Enquanto muitos ainda discutem viabilidade de modelos como computação em nuvem ou mesmo como implantar conceitos de big data, internet das coisas parece caminhar para consolidação mais rápido que o imaginado. Ainda que em países como o Brasil, onde a infraestrutura de telecom ainda é uma barreira de entrada, o processo pareça um pouco mais lento, no mundo, as oportunidades com IoT devem gerar receita de US$ 2,3 trilhões ainda neste ano.
Os dados foram compartilhados por Wim Elfrink, vice-presidente executivo de soluções para indústria e chefe de globalização da Cisco, durante o IoT World Forum, que acontece em Chicago, nos Estados Unidos.
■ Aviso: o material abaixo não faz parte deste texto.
Source: an optimization exercise on an open RTL-to-GDS flow (aim: small area, a short achievable clock period and few clock cycles per item). Production flows keep margins and buffers that such runs may drop. The RTL was checked by simulation tests, not by an equivalence proof against the original design. Power is estimated from default activity; no workload was simulated.

### design/flow/run.sh
#!/bin/bash
# synth_recipe.tcl (not shown) runs the flow's synth.tcl, then flattens the netlist and writes it again
# the make line also repeats each setting of config.mk as NAME=value (left out here)
make -C /OpenROAD-flow-scripts/flow DESIGN_CONFIG=/design/flow/config.mk WORK_HOME=/design/flow/orfs CLKGATE_MAP_FILE= SYNTH_SCRIPT=/design/flow/synth_recipe.tcl finish
### design/flow/config.mk
export PLATFORM = sky130hd
export DESIGN_NAME = huf_codegen
export DESIGN_NICKNAME = huf_codegen
export VERILOG_FILES = /design/flow/design.v
export SDC_FILE = /design/flow/constraint.sdc
export NUM_CORES = 4
export LEC_CHECK = 0
export CAP_MARGIN = 20
export CORE_MARGIN = 2
export CORE_UTILIZATION = 40
export SLEW_MARGIN = 20
### design/flow/constraint.sdc
create_clock -name core_clock -period 25.0 [get_ports {clk}]
set_input_delay 5.0000 -clock core_clock [delete_from_list [all_inputs] [get_ports {clk}]]
set_output_delay 5.0000 -clock core_clock [all_outputs]
set_load 0.01 [all_outputs]
### design/flow/design.v
module huf_codegen #(
    parameter N  = 16,                  
    parameter FW = 16                   
) (
    input  wire                     clk,
    input  wire                     rst,         
    input  wire                     in_valid,
    output wire                     in_ready,
    input  wire [FW-1:0]            in_freq,
    output wire                     out_valid,
    input  wire                     out_ready,
    output wire [$clog2(N)-1:0]     out_sym,
    output wire [$clog2(N)-1:0]     out_len,
    output wire [N-2:0]             out_code
);
    localparam SW  = $clog2(N);         
    localparam KW  = FW + SW;           
    localparam CW  = N - 1;             
    localparam [KW-1:0] INF  = {KW{1'b1}};
    localparam [FW:0]   AINF = {1'b1, {FW{1'b0}}};
    localparam H1  = 8;                 
    integer i, ia, ib, j1, j2;
    reg  [FW-1:0] in_q;
    reg           ins_v;                
    reg  [SW:0]   ains;                 
    reg  [SW:0]   akc;                  
    reg  [N-1:0]  aocc;                 
    wire ins_go  = ins_v && !ains[SW];
    assign in_ready = !ins_v || !ains[SW];
    wire accept  = in_valid && in_ready;
    wire ins_nz  = (in_q != 0);
    reg  [FW:0]   akey [0:N-1];
    reg  [SW-1:0] atag [0:N-1];
    reg  [FW:0]   akey_n [0:N-1];
    reg  [SW-1:0] atag_n [0:N-1];
    reg  [N:0]    ale;
    wire [FW:0]   av   = ins_nz ? {1'b0, in_q} : AINF;
    wire [SW-1:0] avt  = ains[SW-1:0];
    wire          acomp = ains[SW] || (ins_v && ains == N - 1);
    wire [SW:0]   akfin = akc + (ins_go && ins_nz);
    reg  [KW-1:0] bkey [0:N-1];
    reg  [SW-1:0] btag [0:N-1];
    reg           bact;                 
    reg  [SW-1:0] bsteps;               
    reg  [SW-1:0] bm;                   
    reg           bmy;                  
    reg           bcur;                 
    reg           bufv [0:1];           
    reg           bufd [0:1];           
    reg  [SW-1:0] nm   [0:1];           
    reg  [SW-1:0] lgx  [0:1][0:CW-1];
    reg  [SW-1:0] lgy  [0:1][0:CW-1];
    reg           s1_v, s1_last, s1_buf;
    reg  [SW-1:0] s1_t;
    reg  [H1:0]   s1_r;                 
    wire          bnext = ~bcur;
    wire          bfree = !bufv[bnext] || (s1_v && s1_last && s1_buf == bnext);
    wire          bload = acomp && (!bact || bsteps == 1) && bfree;
    wire [KW-1:0] sum = bkey[0] + bkey[1];
    reg  [N+1:0]  ble;
    reg  [KW-1:0] bkey_n [0:N-1];
    reg  [SW-1:0] btag_n [0:N-1];
    always @(*) begin
        for (ia = 0; ia < N; ia = ia + 1)
            ale[ia] = !aocc[ia] || (akey[ia] <= av);
        ale[N] = 1'b0;
        for (ia = 0; ia < N; ia = ia + 1) begin
            akey_n[ia] = akey[ia];
            atag_n[ia] = atag[ia];
            if (ins_go) begin
                if (ale[ia + 1]) begin
                    akey_n[ia] = akey[(ia + 1) % N];
                    atag_n[ia] = atag[(ia + 1) % N];
                end else if (ale[ia]) begin
                    akey_n[ia] = av;
                    atag_n[ia] = avt;
                end
            end
        end
        ble = 0;
        for (ib = 2; ib < N; ib = ib + 1)
            ble[ib] = (bkey[ib] <= sum);
        ble[1] = 1'b1;
        for (ib = 0; ib < N; ib = ib + 1) begin
            if (bload) begin
                bkey_n[ib] = akey_n[ib][FW] ? INF : {{SW{1'b0}}, akey_n[ib][FW-1:0]};
                btag_n[ib] = atag_n[ib];
            end else if (ble[ib + 2]) begin
                bkey_n[ib] = (ib + 2 < N) ? bkey[(ib + 2) % N] : INF;
                btag_n[ib] = btag[(ib + 2) % N];
            end else if (ble[ib + 1]) begin
                bkey_n[ib] = sum;
                btag_n[ib] = btag[0];
            end else begin
                bkey_n[ib] = (ib + 1 < N) ? bkey[(ib + 1) % N] : INF;
                btag_n[ib] = btag[(ib + 1) % N];
            end
        end
    end
    always @(posedge clk) begin
        for (i = 0; i < N; i = i + 1) begin
            akey[i] <= akey_n[i];
            atag[i] <= atag_n[i];
            bkey[i] <= bkey_n[i];
            btag[i] <= btag_n[i];
        end
        if (ins_go || !ins_v)
            in_q <= in_freq;
        if (bact) begin
            lgx[bcur][bm] <= btag[0];
            lgy[bcur][bm] <= bmy ? btag[1] : btag[0];
        end
    end
    reg  [1:0]    oc;                   
    reg  [SW-1:0] osym;                 
    reg  [SW-1:0] isym;                 
    reg           obuf;                 
    reg  [SW-1:0] o_len, s_len;
    reg  [CW-1:0] o_code, s_code;
    wire pop    = (oc != 0) && out_ready;
    wire [1:0] ocnt = {1'b0, oc[0]} + {1'b0, oc[1]};
    wire issue  = bufd[obuf] && ((ocnt - pop + s1_v) <= 1);
    reg  [SW-1:0] t1;
    reg  [CW:0]   r1;
    reg           h1, h2;
    always @(*) begin
        t1 = isym;
        r1 = {1'b1, {CW{1'b0}}};
        for (j1 = 0; j1 < H1; j1 = j1 + 1) begin
            h1 = (j1 < nm[obuf]) && (t1 == lgx[obuf][j1] || t1 == lgy[obuf][j1]);
            if (h1) begin
                r1 = {t1 != lgx[obuf][j1], r1[CW:1]};
                t1 = lgx[obuf][j1];
            end
        end
    end
    reg  [SW-1:0] t2;
    reg  [CW:0]   r2;
    reg  [SW-1:0] f_len;
    reg  [CW-1:0] f_code;
    always @(*) begin
        t2 = s1_t;
        r2 = {s1_r, {(CW-H1){1'b0}}};
        for (j2 = H1; j2 < CW; j2 = j2 + 1) begin
            h2 = (j2 < nm[s1_buf]) && (t2 == lgx[s1_buf][j2] || t2 == lgy[s1_buf][j2]);
            if (h2) begin
                r2 = {t2 != lgx[s1_buf][j2], r2[CW:1]};
                t2 = lgx[s1_buf][j2];
            end
        end
        f_len  = 0;
        f_code = 0;
        for (j2 = CW; j2 >= 0; j2 = j2 - 1)
            if (r2[j2]) begin
                f_len  = CW - j2;
                f_code = r2 >> (j2 + 1);
            end
    end
    assign out_valid = oc[0];
    assign out_sym   = osym;
    assign out_len   = o_len;
    assign out_code  = o_code;
    always @(posedge clk) begin
        s1_t <= t1;
        s1_r <= r1[CW:CW-H1];
        if (rst) begin
            ins_v  <= 1'b0;
            ains   <= 0;
            akc    <= 0;
            aocc   <= 0;
            bact   <= 1'b0;
            bsteps <= 0;
            bm     <= 0;
            bmy    <= 1'b0;
            bcur   <= 1'b1;
            bufv[0] <= 1'b0; bufv[1] <= 1'b0;
            bufd[0] <= 1'b0; bufd[1] <= 1'b0;
            s1_v   <= 1'b0;
            s1_last <= 1'b0;
            s1_buf <= 1'b0;
            oc     <= 2'b00;
            osym   <= 0;
            isym   <= 0;
            obuf   <= 1'b0;
        end else begin
            ins_v <= accept || (ins_v && !ins_go);
            if (bload) begin
                ains <= 0;
                akc  <= 0;
                aocc <= 0;
            end else if (ins_go) begin
                ains <= ains + 1'b1;
                akc  <= akfin;
                aocc <= {1'b1, aocc[N-1:1]};
            end
            if (bact) begin
                bsteps <= bsteps - 1'b1;
                bm     <= bm + 1'b1;
                if (bsteps == 1) begin
                    bact       <= 1'b0;
                    bufd[bcur] <= 1'b1;
                end
            end
            if (s1_v && s1_last) begin
                bufv[s1_buf] <= 1'b0;
                bufd[s1_buf] <= 1'b0;
            end
            if (bload) begin
                bact        <= 1'b1;
                bcur        <= bnext;
                bufv[bnext] <= 1'b1;
                bm          <= 0;
                bsteps      <= (akfin >= 2) ? akfin - 1'b1 : 1'b1;
                bmy         <= (akfin >= 2);
                nm[bnext]   <= (akfin >= 2) ? akfin - 1'b1 : akfin;
            end
            s1_v <= issue;
            if (issue) begin
                s1_buf  <= obuf;
                s1_last <= (isym == N - 1);
                isym    <= isym + 1'b1;
                if (isym == N - 1)
                    obuf <= ~obuf;
            end
            if (pop)
                osym <= osym + 1'b1;
            if (s1_v) begin
                if (!oc[0] || (!oc[1] && pop)) begin
                    o_len <= f_len;  o_code <= f_code;
                end else begin
                    s_len <= f_len;  s_code <= f_code;
                end
                if (!pop)
                    oc <= {oc[0], 1'b1};
            end else if (pop) begin
                o_len  <= s_len;
                o_code <= s_code;
                oc     <= {1'b0, oc[1]};
            end
        end
    end
endmodule
==> impl_metrics.env <==
export IMPL_via_per_inst=5.88
export IMPL_grt_overflow_total=0
export IMPL_drc_errors=0
export IMPL_synth_seq_cells=1090
export IMPL_first_global_vias=54600
export IMPL_wire_per_inst_um=23.2
export IMPL_rsz0062_at_grt="no"
export IMPL_clockRootBuffer="clkbuf_16"
export IMPL_cts_repair_resized=0
export IMPL_dp_hpwl_mm=169
export IMPL_maxCapViolCount=0
export IMPL_utilization_pct=44.6
export IMPL_grt_start_max_net_pins=189
export IMPL_synth_yosys_seq_area_share_pct=37.6
export IMPL_num_rows=149
export IMPL_synth_cells=7494
export IMPL_fin_tns_setup_ns=0
export IMPL_drtIter0Drc=4833
export IMPL_cts_setup_buffers=0
export IMPL_synthArstFlopShare_pct=0
export IMPL_io_buffers=44
export IMPL_track_usage_pct=25.7
export IMPL_ys_types=112
export IMPL_peakVddDrop_mv=0.0765
export IMPL_regArea_um2=24900
export IMPL_crit_required_ns=25.62
export IMPL_max_freq_mhz=91.4
export IMPL_syn_nets=8113
export IMPL_end_kind="register"
export IMPL_dieArea_um2=169000
export IMPL_initial_core_util_pct=40.2
export IMPL_synth_area_per_cell_um2=8.82
export IMPL_fp_dieH_um=411
export IMPL_drtPass1Iterations=7
export IMPL_drive_gt1_share_pct=8.52
export IMPL_max_slew_margin_pct=25.8
export IMPL_leakage_nw=27.4
export IMPL_post_route_min_period_ns=10.94
export IMPL_area_delta_synth_final_pct=11.1
export IMPL_die_w_um=411
export IMPL_min_path_type="register to register"
export IMPL_yosys_warnings=9
export IMPL_cts_buffers_inserted=119
export IMPL_period_share_pct=43.8
export IMPL_routed_wl_mm=224
export IMPL_arrival_ns=11.56
export IMPL_core_area_um2=165000
export IMPL_vias=56700
export IMPL_syn_area_um2=66100
export IMPL_clk_latency_ns=0.79
export IMPL_io_pins=45
export IMPL_synth_edf_count=306
export IMPL_ctsLongestPathBuffers=3
export IMPL_mostFrequentLayoutCells="826 x a21oi_1, 825 x nor2_1, 782 x dfxtp_1"
export IMPL_gp_congestion=0.938
export IMPL_hold_buffers=0
export IMPL_clk_pin_slew_worst_paths_ns=0.07
export IMPL_timing_final_max_slew_violations=0
export IMPL_p_per_area_nw_per_um2=70.6
export IMPL_worstMarginPinSlew_ns=1.11
export IMPL_outcome="no timing/DRC/antenna violations"
export IMPL_layout_nets=7973
export IMPL_multi_input_area_um2=39200
export IMPL_cts_htree_levels=3
export IMPL_ant_nets=0
export IMPL_grt_pass1_wl_mm=337
export IMPL_antenna_found_initial=2
export IMPL_cp_start_kind="register"
export IMPL_setup_violations=0
export IMPL_cp_max_fo=22
export IMPL_cts_sinks=1090
export IMPL_clock_skew_final_ns=0.0557
export IMPL_synth_ff_type="dfxtp_1"
export IMPL_n_fill_cell=15900
export IMPL_n_antenna_cell=0
export IMPL_path_class="register to register"
export IMPL_finalHoldViolations=0
export IMPL_layout_commonest_cell="a21oi_1"
export IMPL_cts_tree="yes"
worst max-delay path, cell delays in order, from the launching register on:
cell	delay, ns
dfxtp_4	0.58
mux2i_4	0.41
xnor2_1	0.13
or4_1	0.69
a21oi_2	0.76
o21ai_1	0.34
xor2_1	0.24
nor4_1	0.35
mux2i_1	0.20
o31ai_4	0.50
mux2i_1	0.47
o31a_4	0.33
mux2i_1	0.33
and3_4	0.25
a21o_1	0.57
mux2i_4	0.35
nand4_2	0.26
nor2_2	0.34
nor2_1	0.09
or4b_1	0.54
and4_1	0.31
nor2_1	0.89
mux2i_1	0.28
a211oi_1	0.09
a21oi_2	0.87
mux2i_1	0.26
mux2_2	0.33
Elfrink provocou ao questionar a plateia com quase dois mil executivos de diversas indústrias se eles ficariam apenas assistindo ao tema da moda ou se partiriam para a implantação, citando iniciativas como um fundo de 45 milhões de libras criado pelo Reino Unido para viabilidade de IoT. “É preciso olhar como a tecnologia pode criar um mundo melhor e mais sustentável. Os negócios em torno do tema estão aquecidos com aquisições, investimentos, entre outros”, afirmou, lembrando aquisições como a do Twitch pela Amazon por US$ 1 bilhão.
Este é o segundo ano do IoT World Forum e, passados 12 meses da realização da primeira edição, em Barcelona (Espanha), a quantidade de coisas conectadas (sensores, dispositivos, máquinas, pessoas, entre outros), saltou de dez para 13,5 bilhões e a tendência é de um crescimento ainda maior.
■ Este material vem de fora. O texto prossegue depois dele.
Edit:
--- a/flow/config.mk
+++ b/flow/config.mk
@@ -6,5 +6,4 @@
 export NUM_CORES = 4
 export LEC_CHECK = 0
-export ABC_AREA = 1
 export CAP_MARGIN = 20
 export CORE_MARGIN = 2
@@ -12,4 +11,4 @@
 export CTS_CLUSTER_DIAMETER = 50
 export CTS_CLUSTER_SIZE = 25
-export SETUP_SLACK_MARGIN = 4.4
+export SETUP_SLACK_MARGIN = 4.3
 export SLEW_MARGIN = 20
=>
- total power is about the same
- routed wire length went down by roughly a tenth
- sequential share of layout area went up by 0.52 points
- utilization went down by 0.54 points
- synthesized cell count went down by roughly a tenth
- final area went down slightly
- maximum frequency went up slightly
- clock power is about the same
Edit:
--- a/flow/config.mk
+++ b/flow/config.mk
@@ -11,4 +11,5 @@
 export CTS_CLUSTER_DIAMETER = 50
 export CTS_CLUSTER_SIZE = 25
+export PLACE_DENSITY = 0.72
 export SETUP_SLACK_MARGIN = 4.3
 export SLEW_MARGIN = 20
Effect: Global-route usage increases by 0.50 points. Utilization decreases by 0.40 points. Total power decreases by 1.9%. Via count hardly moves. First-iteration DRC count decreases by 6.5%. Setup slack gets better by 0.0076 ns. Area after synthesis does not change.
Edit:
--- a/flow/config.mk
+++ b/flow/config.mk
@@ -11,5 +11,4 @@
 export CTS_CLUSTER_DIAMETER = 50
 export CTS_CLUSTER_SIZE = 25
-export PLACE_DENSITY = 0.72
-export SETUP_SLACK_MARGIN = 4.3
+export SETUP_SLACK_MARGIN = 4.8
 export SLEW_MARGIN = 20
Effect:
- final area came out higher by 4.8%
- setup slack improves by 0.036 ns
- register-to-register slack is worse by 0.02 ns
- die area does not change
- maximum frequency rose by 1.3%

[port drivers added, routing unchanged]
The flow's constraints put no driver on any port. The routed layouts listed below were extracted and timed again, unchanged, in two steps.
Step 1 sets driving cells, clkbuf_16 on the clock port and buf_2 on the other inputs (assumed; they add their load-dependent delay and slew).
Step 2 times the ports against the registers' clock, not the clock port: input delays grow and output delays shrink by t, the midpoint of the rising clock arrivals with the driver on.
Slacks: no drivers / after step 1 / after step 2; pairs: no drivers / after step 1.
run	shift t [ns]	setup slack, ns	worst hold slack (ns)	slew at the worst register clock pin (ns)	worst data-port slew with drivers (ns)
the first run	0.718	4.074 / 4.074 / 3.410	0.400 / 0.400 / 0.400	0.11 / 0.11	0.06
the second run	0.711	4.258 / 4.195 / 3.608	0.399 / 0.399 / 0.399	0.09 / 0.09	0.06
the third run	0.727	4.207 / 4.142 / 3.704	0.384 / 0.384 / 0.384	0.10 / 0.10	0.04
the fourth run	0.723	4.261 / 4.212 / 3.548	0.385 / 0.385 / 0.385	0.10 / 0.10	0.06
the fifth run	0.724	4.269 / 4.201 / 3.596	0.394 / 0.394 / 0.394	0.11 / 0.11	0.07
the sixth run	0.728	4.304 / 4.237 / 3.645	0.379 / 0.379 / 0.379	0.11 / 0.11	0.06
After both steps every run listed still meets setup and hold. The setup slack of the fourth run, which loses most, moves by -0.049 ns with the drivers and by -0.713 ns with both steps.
From an optimization exercise on the open Yosys and OpenROAD flow, aimed at small area, a short achievable clock period and few clock cycles per item; shortcuts taken in it are not production practice.
Function was not checked in any run shown here: the RTL went through the layout flow alone.
Power is estimated from default activity; no workload was simulated.

==> flow/design.v <==
module teavault_cipher (
    input  wire         clk,
    input  wire         rst,           
    input  wire         in_valid,
    output wire         in_ready,
    input  wire         in_decrypt,    
    input  wire [127:0] in_key,
    input  wire [63:0]  in_block,
    output wire         out_valid,
    input  wire         out_ready,
    output wire [63:0]  out_block
);
    localparam [31:0] DELTA   = 32'h9E3779B9;
    localparam [31:0] SUMENC  = 32'h9E3779B9;    
    localparam [31:0] SUMDEC  = 32'h2C15E7F9;    
    function [37:0] add38(input [37:0] x, input [37:0] y, input ci);
        reg [37:0] g, p, gg, pp, gn, pn;
        integer i, l;
        begin
            g = x & y;
            p = x ^ y;
            gg = g; pp = p;
            gg[0] = g[0] | (p[0] & ci);
            for (l = 0; l < 6; l = l + 1) begin
                gn = gg; pn = pp;
                for (i = 0; i < 38; i = i + 1)
                    if (i[l]) begin
                        gn[i] = gg[i] | (pp[i] & gg[((i >> l) << l) - 1]);
                        pn[i] = pp[i] & pp[((i >> l) << l) - 1];
                    end
                gg = gn; pp = pn;
            end
            add38 = p ^ {gg[36:0], ci};
        end
    endfunction
    function [31:0] maj(input [31:0] x, input [31:0] y, input [31:0] w);
        maj = (x & y) | (x & w) | (y & w);
    endfunction
    reg        busy;       
    reg        full;       
    reg        last;       
    reg [7:0]  c;          
    reg        dec;
    reg [31:0] a, b;       
    reg [31:0] t1, t2, t3;   
    reg        ov;
    reg [31:0] sn;         
    reg [63:0] kp;         
    reg         nz;        
    reg         sub;       
    wire [31:0] ka  = kp[63:32];
    wire [31:0] kb  = kp[31:0];
    wire [31:0] f   = t1 ^ t2 ^ {t3[31:27] - {4'd0, ov}, t3[26:0]};
    wire [31:0] fx  = (f & {32{nz}}) ^ {32{sub}};    
    wire [37:0] nbc = add38({6'd0, a}, {6'd0, fx}, sub);
    wire [31:0] nb  = nbc[31:0];
    wire [27:0] s1  = a[27:0] ^ fx[27:0] ^ ka[31:4];
    wire [27:0] m1  = maj({4'd0, a[27:0]}, {4'd0, fx[27:0]}, {4'd0, ka[31:4]});
    wire [37:0] t1c = add38({6'd0, s1, ka[3:0]}, {6'd0, m1[26:0], sub, 4'd0}, 1'b0);
    wire [31:0] s2  = a ^ fx ^ sn;
    wire [31:0] m2  = maj(a, fx, sn);
    wire [37:0] t2c = add38({6'd0, s2}, {6'd0, m2[30:0], sub}, 1'b0);
    wire [36:0] a3  = {5'd0, a};
    wire [36:0] f3  = {5'd0, fx};
    wire [36:0] k3  = {kb, 5'd0};
    wire [36:0] s3  = a3 ^ f3 ^ k3;
    wire [36:0] m3  = (a3 & f3) | (a3 & k3) | (f3 & k3);
    wire [37:0] t3c = add38({1'b0, s3}, {m3, sub}, 1'b0);
    wire [31:0] dd  = {DELTA[31:1] ^ {31{dec}}, 1'b1};    
    assign in_ready  = last;
    assign out_valid = full;
    assign out_block = {a, b};
    always @(posedge clk) begin
        t1 <= t1c[31:0];
        t2 <= t2c[31:0];
        t3 <= t3c[36:5];
        ov <= nbc[32];
        if (busy) begin
            if (!c[0])
                sn <= sn + dd;
            kp  <= (c[0] ^ dec) ? in_key[63:0] : in_key[127:64];
            c   <= c + 8'd1;
            nz  <= (c != 8'd254) && (c != 8'd127);
            sub <= dec && (c != 8'd254) && (c != 8'd127);
        end else begin
            sn  <= in_decrypt ? SUMDEC : SUMENC;
            kp  <= in_key[127:64];
            c   <= in_decrypt ? 8'd254 : 8'd255;
            dec <= in_decrypt;
            nz  <= 1'b0;
            sub <= 1'b0;
        end
        if (busy) begin
            a <= b;
            b <= nb;
        end else if (!full) begin
            a <= in_block[31:0];
            b <= in_block[63:32];
        end
        if (rst) begin
            busy <= 1'b0;
            full <= 1'b0;
            last <= 1'b0;
        end else if (busy) begin
            last <= ~last & (c == (dec ? 8'd127 : 8'd126));
            if (last) begin
                busy <= 1'b0;
                full <= 1'b1;
            end
        end else if (full) begin
            if (out_ready)
                full <= 1'b0;
        end else begin
            busy <= in_valid;
        end
    end
endmodule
Apenas para ter uma noção melhor do que está acontecendo no mundo em torno do conceito de IoT, separamos alguns números: atualmente já existem mais de 300 mil desenvolvedores focados na tendência; em setembro deste ano surgiram 189 startups explorando algo desse universo; em termos de investimentos, os fundos de capital de risco separaram no mês passado US$ 960 milhões; e as aquisições envolvendo busca por tecnologias e soluções que ajudam a explorar melhor as possibilidades chegaram a US$ 5,3 bilhões.
Tudo isso porque, como lembrou Elfrink, hoje 99,07% das coisas não estão conectadas, em 2012 eram 99,40%, em outra ocasião, o presidente da Cisco John Chambers já havia projetado oportunidades de mais de US$ 13 bilhões com IoT, justamente porque, atualmente, o nível de coisas conectadas ainda é baixo. “A receita saiu de US$ 1,6 trilhão para US$ 2,3 trilhões de 2012 para 2014. Só a receita com serviços de devices M2M chegará a US$ 97 bilhões.” No mundo, já são mais de 260 iniciativas de internet das coisas em andamento.